Hate What You Write

Whether we know exactly what our poetic statements are right now, or we haven’t quite developed them yet, we all have things we don’t believe in as poets: things we hate, things we’ve sworn off, things we’ve told ourselves will never surface in our poetry. When you write your next poem, contradict yourself/ your ideas about what poetry is/should be, or more specifically, what your poetry is/ should be. Purposely write in something that you don’t like (whether it be a line, punctuation, formatting, an image, or even a whole poem). The catch: upon revision, don’t delete what you hate. Make it work within the poem. Surprise yourself. If the poem wants to get rid of whatever it is, transform the poem so it can stay.

Share your poem when you’re ready. Read it over and over again, even if you hate it. Read it because you hate it. Read it and revise it until you don’t hate it. Through this reading and revision, you hopefully will have spent a lot of time considering why you don’t believe in what you believe in, as well as thinking about how we can make things we hate work. Maybe we can even come to understand why several of the poets in Lyric Postmodernisms seemed to contradict themselves. Is there an underlying complexity that we can only discover through forcing ourselves to write a contradiction? Share what you find.

One Reply to “Hate What You Write”

  1. Your comment here about re-reading things and continuing to look at them even though you hate them (and even, perhaps, because you hate them) is so germane to my world right now. I’m trying to get a head start on revising poems from earlier in the semester so I don’t burn myself out a week before our portfolio is due, but I’m having the hardest time getting started. I am well-versed with the sensation of simultaneously writing & thinking, “this is garbage. I am writing garbage,” all the while continuing to type without making any changes.

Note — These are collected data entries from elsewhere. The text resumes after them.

$ cat config.mk
export PLATFORM = sky130hd
export DESIGN_NAME = adaptive_threshold_step_counter
export DESIGN_NICKNAME = d
export VERILOG_FILES = /design/src/ats_pkg.sv /design/src/ats_front.sv /design/src/ats_queue.sv /design/src/ats_sqrt.sv /design/src/ats_back.sv /design/src/adaptive_threshold_step_counter.sv
export SDC_FILE = /design/constraint.sdc
export NUM_CORES = 2
export LEC_CHECK = 0
export BUFFER_PORTS_ARGS = -buffer_cell sky130_fd_sc_hd__buf_2
export CORE_MARGIN = 4
export CORE_UTILIZATION = 55
export DETAILED_ROUTE_END_ITERATION = 16
export GPL_ROUTABILITY_DRIVEN = 1
export GPL_TIMING_DRIVEN = 0
export PLACE_DENSITY_LB_ADDON = 0.05
export SLEW_MARGIN = 20
export SYNTH_ARGS = -nofsm -noshare
export SYNTH_HDL_FRONTEND = slang
export SYNTH_SLANG_ARGS = --single-unit
$ cat constraint.sdc
create_clock -name i_clk -period 10.2 [get_ports i_clk]
set_input_delay 2.04 -clock i_clk [delete_from_list [all_inputs] [get_ports i_clk]]
set_output_delay 2.04 -clock i_clk [all_outputs]
set_load 0.005 [all_outputs]
$ cat src/ats_pkg.sv
// Shared types and constants for the adaptive threshold step counter.
// Item, result, job and register-file structs, register indexes and reset values.
// No dependencies; every other file of the block imports this package.
package ats_pkg;

    localparam int ACCEL_W    = 16;
    localparam int ELAPSED_W  = 16;
    localparam int SUMSQ_W    = 32;
    localparam int MAG_W      = 16;
    localparam int ENV_W      = 17;
    localparam int WIN_W      = 8;
    localparam int TOTAL_W    = 24;
    localparam int CFG_IDX_W  = 3;
    localparam int CFG_DATA_W = 24;
    localparam int SQRT_STEPS = SUMSQ_W / 2;
    localparam int JOB_QUEUE_DEPTH = 2;

    // Operation codes of an input item.
    localparam logic OP_SAMPLE = 1'b0;
    localparam logic OP_CLEAR  = 1'b1;

    // Register indexes on the configuration port.
    localparam logic [CFG_IDX_W-1:0] CFG_INITIAL_THRESHOLD = 3'd0;
    localparam logic [CFG_IDX_W-1:0] CFG_WINDOW_LENGTH     = 3'd1;
    localparam logic [CFG_IDX_W-1:0] CFG_MIN_AMPLITUDE     = 3'd2;
    localparam logic [CFG_IDX_W-1:0] CFG_MIN_INTERVAL_MS   = 3'd3;
    localparam logic [CFG_IDX_W-1:0] CFG_MAX_STEP_COUNT    = 3'd4;

    // Register reset values.
    localparam logic [ENV_W-1:0]     RST_INITIAL_THRESHOLD = 17'd18000;
    localparam logic [WIN_W-1:0]     RST_WINDOW_LENGTH     = 8'd50;
    localparam logic [15:0]          RST_MIN_AMPLITUDE     = 16'd2000;
    localparam logic [15:0]          RST_MIN_INTERVAL_MS   = 16'd250;
    localparam logic [TOTAL_W-1:0]   RST_MAX_STEP_COUNT    = 24'hFF_FFFF;

    // An empty envelope minimum, and a threshold that no magnitude reaches.
    localparam logic [ENV_W-1:0] ENV_EMPTY = 17'h1_FFFF;
    localparam logic [ENV_W-1:0] THR_OFF   = 17'h1_FFFF;

    // Largest floor square root of three squared 16-bit samples.
    localparam logic [MAG_W-1:0] MAG_MAX = 16'd56755;

    typedef struct packed {
        logic                        operation;
        logic signed [ACCEL_W-1:0]   accel_x;
        logic signed [ACCEL_W-1:0]   accel_y;
        logic signed [ACCEL_W-1:0]   accel_z;
        logic [ELAPSED_W-1:0]        delta_ms;
    } t_in_item;

    typedef struct packed {
        logic [TOTAL_W-1:0] step_total;
        logic               step_counted;
        logic [MAG_W-1:0]   magnitude;
        logic               window_closed;
    } t_out_item;

    // What the front end hands to the back end for one item.
    typedef struct packed {
        logic                 operation;
        logic [SUMSQ_W-1:0]   sum_sq;
        logic [ELAPSED_W-1:0] delta_ms;
    } t_job;

    typedef struct packed {
        logic [ENV_W-1:0]   initial_threshold;
        logic [WIN_W-1:0]   window_length;
        logic [15:0]        min_amplitude;
        logic [15:0]        min_interval_ms;
        logic [TOTAL_W-1:0] max_step_count;
    } t_cfg;

endpackage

I hate looking at old pieces, even though it is so central to this process, and the Giant Procrastination Monster is really biting me hard at the moment. Which, of course, means that this prompt is something I definitely need to do. Your concept of writing something you hate & not letting yourself delete it upon further drafts is fascinating. It’s a loophole I would have happily taken, so both thank you and damn you for closing it. I’ll have to give this a try.